1
votes

After playing with MarkLogic I realized results from triples can be obtained in several ways for example by fully using either Xquery or SPARQL. So the question is that, are there any advantages using SPARQL over XQuery? Is there some indexing going on which makes SPARQL much faster then searching for a certain semantic query?

For instance if we are retrieving all semantic documents with the predicate "/like".

SPARQL

SELECT *
WHERE {
  ?s </like> ?o
}

XQuery

cts:search(fn:doc(), cts:element-query(xs:QName("sem:predicate"), "/like"))

Therefore, is there any difference in efficiency between these two?

2

2 Answers

3
votes

Yes, there are definitely differences. Whether XQuery or SPARQL is most efficient however fully depends on the problem you are trying to solve. XQuery is best at querying and processing document data, while SPARQL really allows you to reason easily over RDF data.

It is true that RDF data is serialized as XML in MarkLogic, and you can full-text search it, and even put range indexes on it if you like, but RDF data is already indexed in the triple index, which would give you more accurate results than the full-text search of above.

Also note that SPARQL allows you to follow predicate paths, which involves a lot of joining. That will be much more efficient if done via SPARQL than via XQuery, because it is mostly resolved via the triple index. Image a SPARQL query like this one:

PREFIX pers: <http://my.persons/>;
PREFIX topic: <http://my.topics/>;
PREFIX pred: <http://my.predicates/>;
SELECT DISTINCT *
WHERE {
  ?person pred:likes topic:Chocolate;
          pred:friendOf+ ?friend.
  FILTER( ?friend = (pres:WhiteSolstice) )
  FILTER( ?friend != ?person )
}

It tries to find all direct and indirect friends that like chocolate. I wouldn't write something like that in XQuery.
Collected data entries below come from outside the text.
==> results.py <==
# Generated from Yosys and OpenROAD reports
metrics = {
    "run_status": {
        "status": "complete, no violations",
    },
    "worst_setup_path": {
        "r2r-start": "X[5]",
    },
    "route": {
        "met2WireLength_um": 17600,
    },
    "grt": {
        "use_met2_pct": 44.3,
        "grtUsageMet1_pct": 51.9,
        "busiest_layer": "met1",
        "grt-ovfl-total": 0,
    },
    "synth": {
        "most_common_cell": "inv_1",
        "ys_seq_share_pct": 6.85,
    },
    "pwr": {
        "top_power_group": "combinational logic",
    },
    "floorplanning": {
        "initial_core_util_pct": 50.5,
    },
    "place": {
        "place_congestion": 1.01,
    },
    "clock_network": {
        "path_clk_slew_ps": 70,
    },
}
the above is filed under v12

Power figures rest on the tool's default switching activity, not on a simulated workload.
module controller(
input clk,
input rst,
input done,
input  [31:0] p_wdata,
input  [31:0] b_rdata,
output reg [31:0] b_wdata,
output [63:0] p_rdata,
output reg [31:0] addr,
output reg inst_valid,
output reg [3:0] we,
output reg en
    );
parameter bram_base_addr   = 32'h00000000;  
parameter result_base_addr   =  32'h00000000 ; 
parameter RESET_1     = 0;
parameter RESET_2     = 1;
parameter IDLE      = 2;
parameter R_BEGIN_1 = 3;
parameter R_BEGIN_2 = 4;
parameter READ_1    = 5;
parameter READ_2    = 6;
parameter READ_3    = 7;
parameter READ_4    = 8;
parameter WAIT      = 9;
parameter WRITE_1   = 10;
parameter WRITE_2   = 11;
reg [31:0] data1,data2;
reg start;
reg [3:0]  state,n_state;
reg [31:0] counter_r,counter_w;
reg [31:0] count,count_goal;
assign   p_rdata = {data2,data1};
always@(posedge clk or posedge rst) begin
    if(rst) begin
        state <= RESET_1;
    end
    else begin
        state <= n_state;
    end
end
always@(*) begin
    case(state)
        RESET_1:begin
            n_state = RESET_2;
        end
        RESET_2:begin
            n_state = (count == count_goal)? IDLE : RESET_2;
        end
        IDLE:begin
            n_state = (start)? READ_1 : R_BEGIN_1;
        end
        R_BEGIN_1:begin
             n_state = R_BEGIN_2;
        end
        R_BEGIN_2:begin
             n_state = IDLE;
        end
        READ_1:begin
            n_state = READ_2;
        end
        READ_2:begin
            n_state = READ_3;
        end
        READ_3:begin
            n_state = READ_4;
        end
        READ_4:begin
            n_state = WAIT;
        end
        WAIT:begin
            n_state = (done)? WRITE_1 : WAIT;
        end
        WRITE_1:begin
            n_state = WRITE_2;
        end
        WRITE_2:begin
            n_state = IDLE;
        end 
        default: begin
            n_state = IDLE;
        end 
    endcase
end
always@(posedge clk) begin
    case(state)
        RESET_1:begin
            inst_valid <= 0;
            counter_r    <= 32'd4;
            counter_w    <= 32'd40;
            addr       <= 0;
            we         <= 4'h0;
            en         <= 0;
            start      <= 0;
            data1      <= 0;
            data2      <= 0;
            count      <= 0;
            count_goal <=15; 
            b_wdata    <= 0;
        end 
        RESET_2:begin
            en         <= (count == count_goal)? 1:0;
            count      <= (count == count_goal)? 0 : count +1;
        end
        IDLE:begin
            addr <= (start)? bram_base_addr + counter_r : bram_base_addr;
            we   <= 0;
        end
        R_BEGIN_1:begin
             addr <= addr;
        end
        R_BEGIN_2:begin
              start <= (b_rdata[31] == 1)? 1:0;
        end
        READ_1:begin
            addr <= addr;
            counter_r <= counter_r + 32'd4;
        end
        READ_2:begin
            data1  <= b_rdata;
            addr <= bram_base_addr + counter_r;
        end
        READ_3:begin
            addr <= addr;
            counter_r <= counter_r + 32'd4;
        end
        READ_4:begin
            data2  <= b_rdata;
            counter_r <= counter_r + 32'd4;
        end
        WAIT:begin
            inst_valid <= 1;
            b_wdata    <= (done == 1)? p_wdata : 0;
        end
        WRITE_1:begin
            inst_valid <= 0;
            addr <= result_base_addr + counter_w;
            we   <= 4'hf;
        end
        WRITE_2:begin
            counter_w    <= counter_w + 32'd4;
            we   <= 4'hf;
            start <= 0;
        end 
        default: begin
            inst_valid <= 0;
            counter_r    <= 32'd4;
            counter_w    <= 32'd40;
            addr       <= 0;
            we         <= 4'h0;
            en         <= 0;
            start      <= 0;
            data1      <= 0;
            data2      <= 0;
            count      <= 0;
            count_goal <=15; 
            b_wdata    <= 0;
        end 
    endcase
end
endmodule
// axi_dma_controller
module axi_dma_controller #(
    parameter int ADDR_WD = 32,
    parameter int DATA_WD = 32,
    parameter int CHANNEL_COUNT = 8,  
    parameter int MAX_BURST_LEN = 16,  
    localparam int STRB_WD = DATA_WD / 8
) (
    input wire                    clk,
    input wire                    rst,
    input wire                    cmd_valid,
    input wire [ADDR_WD-1:0]      cmd_src_addr,
    input wire [ADDR_WD-1:0]      cmd_dst_addr,
    input wire [1:0]              cmd_burst,
    input wire [ADDR_WD-1:0]      cmd_len,
    input wire [2:0]              cmd_size,
    output wire                   cmd_ready,
    output wire                   M_AXI_ARVALID,
    output wire [ADDR_WD-1:0]     M_AXI_ARADDR,
    output wire [7:0]             M_AXI_ARLEN,
    output wire [2:0]             M_AXI_ARSIZE,
    output wire [1:0]             M_AXI_ARBURST,
    input wire                    M_AXI_ARREADY,
    input wire                    M_AXI_RVALID,
    input wire [DATA_WD-1:0]      M_AXI_RDATA,
    input wire [1:0]              M_AXI_RRESP,
    input wire                    M_AXI_RLAST,
    output wire                   M_AXI_RREADY,
    output wire                   M_AXI_AWVALID,
    output wire [ADDR_WD-1:0]     M_AXI_AWADDR,
    output wire [7:0]             M_AXI_AWLEN,
    output wire [2:0]             M_AXI_AWSIZE,
    output wire [1:0]             M_AXI_AWBURST,
    input wire                    M_AXI_AWREADY,
    output wire                   M_AXI_WVALID,
    output wire [DATA_WD-1:0]     M_AXI_WDATA,
    output wire [STRB_WD-1:0]     M_AXI_WSTRB,
    output wire                   M_AXI_WLAST,
    input wire                    M_AXI_WREADY,
    input wire                    M_AXI_BVALID,
    input wire [1:0]              M_AXI_BRESP,
    output wire                   M_AXI_BREADY
);
    logic                           buf_cmd_in_valid;
    logic                           buf_cmd_in_ready;
    logic [$clog2(ADDR_WD/8)-1:0]   buf_cmd_in_src_offset;
    logic [ADDR_WD-1:0]             buf_cmd_in_dst_addr;
    logic [1:0]                     buf_cmd_in_burst;
    logic [ADDR_WD-1:0]             buf_cmd_in_len;
    logic [2:0]                     buf_cmd_in_size;
    logic                           buf_cmd_out_valid;
    logic                           buf_cmd_out_ready;
  ...
Size: ~6,400 cells after synthesis, about 280 I/O pins.
Settings: LEC_CHECK=0, CAP_MARGIN=20, CORE_ASPECT_RATIO=0.71, CORE_MARGIN=2, CORE_UTILIZATION=72, CTS_CLUSTER_SIZE=61, GPL_ROUTABILITY_DRIVEN=1, GPL_TIMING_DRIVEN=1, MAX_ROUTING_LAYER=met5, PLACE_DENSITY_LB_ADDON=0.01, SETUP_SLACK_MARGIN=1.08, SLEW_MARGIN=10; clock period 10.7 ns.
run.sh (not shown) runs the stock make flow with config.mk's settings and CLKGATE_MAP_FILE=.
The first run stopped in global routing (5_1_grt) on ODB-0269.
Change:
CORE_UTILIZATION = 64   (was 72)
CTS_CLUSTER_SIZE = unset   (was 61)
clock period = 6.42 ns   (was 10.7 ns; I/O delays follow)
Outcome: The changed run produced a layout that fails on setup timing; synthesized cell count is unchanged; area after synthesis stays the same; die size went up by 12%.
Change:
CORE_UTILIZATION = 66   (was 64)
CTS_CLUSTER_SIZE = 47   (was unset)
PLACE_DENSITY = 0.41   (was unset)
PLACE_DENSITY_LB_ADDON = unset   (was 0.01)
TNS_END_PERCENT = 5   (was unset)
clock period = 4.13 ns   (was 6.42 ns; I/O delays follow)
The new run produced a layout that fails on setup timing.
Via count went down by 0.36%.
Final area decreases by 1.8%.
Critical path depth grows by 9.
Final cell count decreases by 0.50%.
Change:
CORE_ASPECT_RATIO = unset   (was 0.71)
CORE_UTILIZATION = 58   (was 66)
CTS_CLUSTER_SIZE = unset   (was 47)
GPL_ROUTABILITY_DRIVEN = unset   (was 1)
GPL_TIMING_DRIVEN = unset   (was 1)
MAX_ROUTING_LAYER = unset   (was met5)
PLACE_DENSITY = unset   (was 0.41)
SETUP_SLACK_MARGIN = unset   (was 1.08)
SLEW_MARGIN = 20   (was 10)
TNS_END_PERCENT = unset   (was 5)
clock period = 6.48 ns   (was 4.13 ns; I/O delays follow)
After rerunning: The new run finished but failed the layout checks on setup timing. Count of clock-buffer cells in the layout is higher by 15. Non-clock buffer count decreases by 169. Design area drops by about 0.4%. Sequential share of layout area rose by 0.20 points. Die area climbs by about 14%. Register-to-register slack gets better by 2.1 ns. First-iteration DRC count falls by 37%. Global-route usage went down by 10 points.
Change:
ABC_AREA = 1   (was unset)
CORE_UTILIZATION = 72   (was 58)
clock period = 5.2 ns   (was 6.48 ns; I/O delays follow)
Effect: The new run ended with an error in global routing (5_1_grt) on ODB-0269. Die area drops by 18%. Synthesized cell count rises by 49%. Area after synthesis is higher by 1.5%.
Change:
CORE_ASPECT_RATIO = 1.32   (was unset)
CTS_CLUSTER_DIAMETER = 400   (was unset)
TNS_END_PERCENT = 50   (was unset)
clock period = 4.18 ns   (was 5.2 ns; I/O delays follow)
Effect: The new run failed in global routing (5_1_grt), error GRT-0116. Area after synthesis is unchanged. Die area stays flat. Synthesized cell count does not change.

========
axi_dma_controller again, from the RTL that the note above started with.
clock: 8.29 ns
lec_check: 0
abc_area: 1
cap_margin: 10
cell_pad_in_sites_global_placement: 3
core_margin: 2
core_utilization: 48
place_density_lb_addon: 0.12
slew_margin: 20
The baseline ran to the end with violations: negative setup slack.
Edit:
--- a/flow/config.mk
+++ b/flow/config.mk
@@ -8,3 +8 @@
-export ABC_AREA = 1
-export CAP_MARGIN = 10
-export CELL_PAD_IN_SITES_GLOBAL_PLACEMENT = 3
+export CAP_MARGIN = 20
@@ -12,2 +10 @@
-export CORE_UTILIZATION = 48
-export PLACE_DENSITY_LB_ADDON = 0.12
+export CORE_UTILIZATION = 40
==> flow/constraint.sdc (replaced) <==
create_clock -name core_clock -period 12.0 [get_ports {clk}]
set_input_delay 2.4000 -clock core_clock [delete_from_list [all_inputs] [get_ports {clk}]]
set_output_delay 2.4000 -clock core_clock [all_outputs]
set_load 0.01 [all_outputs]
After rerunning: This time the run went through all stages and came out clean; routed wire length came out lower by roughly a tenth; worst setup slack gets better by 1.7 ns; first-iteration DRC count came out lower by roughly a tenth.
Edit:
--- a/flow/config.mk
+++ b/flow/config.mk
@@ -10 +10 @@
-export CORE_UTILIZATION = 40
+export CORE_UTILIZATION = 70
==> flow/constraint.sdc (replaced) <==
create_clock -name core_clock -period 11.7 [get_ports {clk}]
set_input_delay 2.3400 -clock core_clock [delete_from_list [all_inputs] [get_ports {clk}]]
set_output_delay 2.3400 -clock core_clock [all_outputs]
set_load 0.01 [all_outputs]
Setup slack gets worse by 0.049 ns.
Global-route usage increases by 19 points.
Cell count shrinks by roughly a tenth.
Wire length grows by a few percent.
Design area came out lower slightly.
Clock-buffer cell count drops by 28.
Core utilization rose by 34 points.
run A:
// pit
module pit(
	input               clk,
	input               rst_n,
	output              irq,
	input       [2:0]   io_address,
	input               io_read,
	output reg  [7:0]   io_readdata,
	input               io_write,
	input       [7:0]   io_writedata,
	output              speaker_out,
	input      [27:0]   clock_rate
);
Size in the first run: roughly 320 flip-flops, about 53 I/O pins.
export LEC_CHECK = 0
export CAP_MARGIN = 20
export CORE_MARGIN = 2
export CORE_UTILIZATION = 40
export SLEW_MARGIN = 20
create_clock -name core_clock -period 10.0 [get_ports {clk}]
run.sh (not shown) runs the stock make flow with config.mk's settings and CLKGATE_MAP_FILE=.
Run A closes out successfully: all stages finished, all timing, DRC and antenna checks passed.
The following lists how run B was set up differently from run A:
# run A
export LEC_CHECK = 0
export CAP_MARGIN = 20
export CORE_MARGIN = 2
export CORE_UTILIZATION = 40
export SLEW_MARGIN = 20
create_clock -name core_clock -period 10.0 [get_ports {clk}]
# run B
export LEC_CHECK = 0
export CAP_MARGIN = 20
export CORE_MARGIN = 2
export CORE_UTILIZATION = 18
export SLEW_MARGIN = 20
create_clock -name core_clock -period 11.3 [get_ports {clk}]
[summary]
- Well tap count (run A / run B): 0.46
- Compared with run A, in run B worst hold slack decreased 0.0068 ns; worst setup slack increased 1.47 ns; setup slack of the most critical reg-to-reg path increased 1.47 ns; sum of routed wire segments on met1 essentially unchanged; number of standard cells in the layout, taps in and fillers out increased about 25%.
- Run A → run B: overall fraction of global-route tracks in use saw a decrease; final wirelength rose 2.0%.
- sky130_fd_sc_hd__a2111oi_1 as the cell with the biggest individual delay on the critical path was reported by run B, and sky130_fd_sc_hd__a21oi_2 by run A.
Here is what was changed in the inputs of run C compared with run B.
# run B
export LEC_CHECK = 0
export CAP_MARGIN = 20
export CORE_MARGIN = 2
export CORE_UTILIZATION = 18
export SLEW_MARGIN = 20
create_clock -name core_clock -period 11.3 [get_ports {clk}]
# run C
export LEC_CHECK = 0
export CAP_MARGIN = 20
export CELL_PAD_IN_SITES_DETAIL_PLACEMENT = 2
export CORE_MARGIN = 2
export CORE_UTILIZATION = 40
export SLEW_MARGIN = 20
create_clock -name core_clock -period 3.56 [get_ports {clk}]
- Global-route usage came out higher on run C than on run B.
- The largest net degree at the start of global routing in run C is 0.66 times that in run B.
- Run C vs run B — final number of max-transition violations rose 5.
- Area overhead of the layout relative to synthesis ended up 8.7 points higher on run C than on run B.
- Comparing the two runs side by side, run C comes out ahead of run B on die area.
- Run C against run B: share of power burned in the clock network down 8.3 points; non-clock buffer count went up by 166; overall power now sits higher.
- Comparing the two runs side by side, run C comes out ahead of run B on clock period minus final worst setup slack.
- [run C] flow finished | final checks: failed | reasons: max-capacitance violations, max-slew violations, negative setup slack
- Run B completed end to end with timing, DRC and antenna clean.
- Compared with run B, number of rows in the core area in run C decreased by more than a quarter.
Edits applied to the flow inputs when going from run C to run D:
# run C
export LEC_CHECK = 0
export CAP_MARGIN = 20
export CELL_PAD_IN_SITES_DETAIL_PLACEMENT = 2
export CORE_MARGIN = 2
export CORE_UTILIZATION = 40
export SLEW_MARGIN = 20
create_clock -name core_clock -period 3.56 [get_ports {clk}]
# run D
export LEC_CHECK = 0
export CAP_MARGIN = 20
export CORE_MARGIN = 2
export CORE_UTILIZATION = 40
export SLEW_MARGIN = 20
create_clock -name core_clock -period 5.47 [get_ports {clk}]
--- outcome ---
Run D finished every stage and its layout cleared the timing, DRC and antenna checks. Run D ends up with a share of power burned in registers that is 9.9 points higher than in run C. Against run C, the final cell area of run D is lower. ~same sequential cell area fraction in the yosys report in run D and run C. Run C -> run D: number of sequential storage elements delta 0, exact match. Detailed-route via count delta for run D relative to run C: about 30% lower. In run D relative to run C, total of fill cells in the finished design had gone down by a few percent. Looking at highest metal layer used by the detailed router, the met4 result is from run D; the met5 one comes from run C. Summary of the comparison: final setup slack of the worst path is higher in run D, relative to run C.
### run D -> run E
# run D
export LEC_CHECK = 0
export CAP_MARGIN = 20
export CORE_MARGIN = 2
export CORE_UTILIZATION = 40
export SLEW_MARGIN = 20
create_clock -name core_clock -period 5.47 [get_ports {clk}]
# run E
export LEC_CHECK = 0
export CAP_MARGIN = 20
export CORE_MARGIN = 2
export CORE_UTILIZATION = 50
export SETUP_SLACK_MARGIN = 1.08
export SLEW_MARGIN = 20
create_clock -name core_clock -period 4.26 [get_ports {clk}]
Results
The flow did not stop early for run E: all stages ran, and the layout cleared the timing, DRC and antenna checks.
Run E vs. run D: total routing usage reported by global routing rose by 7.2 points; non-filler instance count after layout fell by 63; count of instances resized after the clock tree is built rose by 61; power spent charging and discharging nets rose by about 35%; global-route wire length before repair rose by about 7%.
Power figures rest on the tool's default switching activity, not on a simulated workload.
Then again, there are other things that are easy in XQuery, and practically impossible in SPARQL. And sometimes most efficient is to combine the two, doing a sem:sparql from inside XQuery, and using the results to direct further processing in XQuery. It also sometimes comes down to what shape your data is in..

HTH!

3
votes

A little nuance here: search is about searching for documents. Unless you have one triple per document, fetching just the triples that match out of a bunch in a document will involving pulling the whole document from disk (although it may be in cache). SPARQL is about selecting triple data from the triple indexes, which may involve less disk IO. Certainly if you are doing anything other than a simple fetch of a simple triple pattern, you're going to need the understanding of relationships that SPARQL gives you.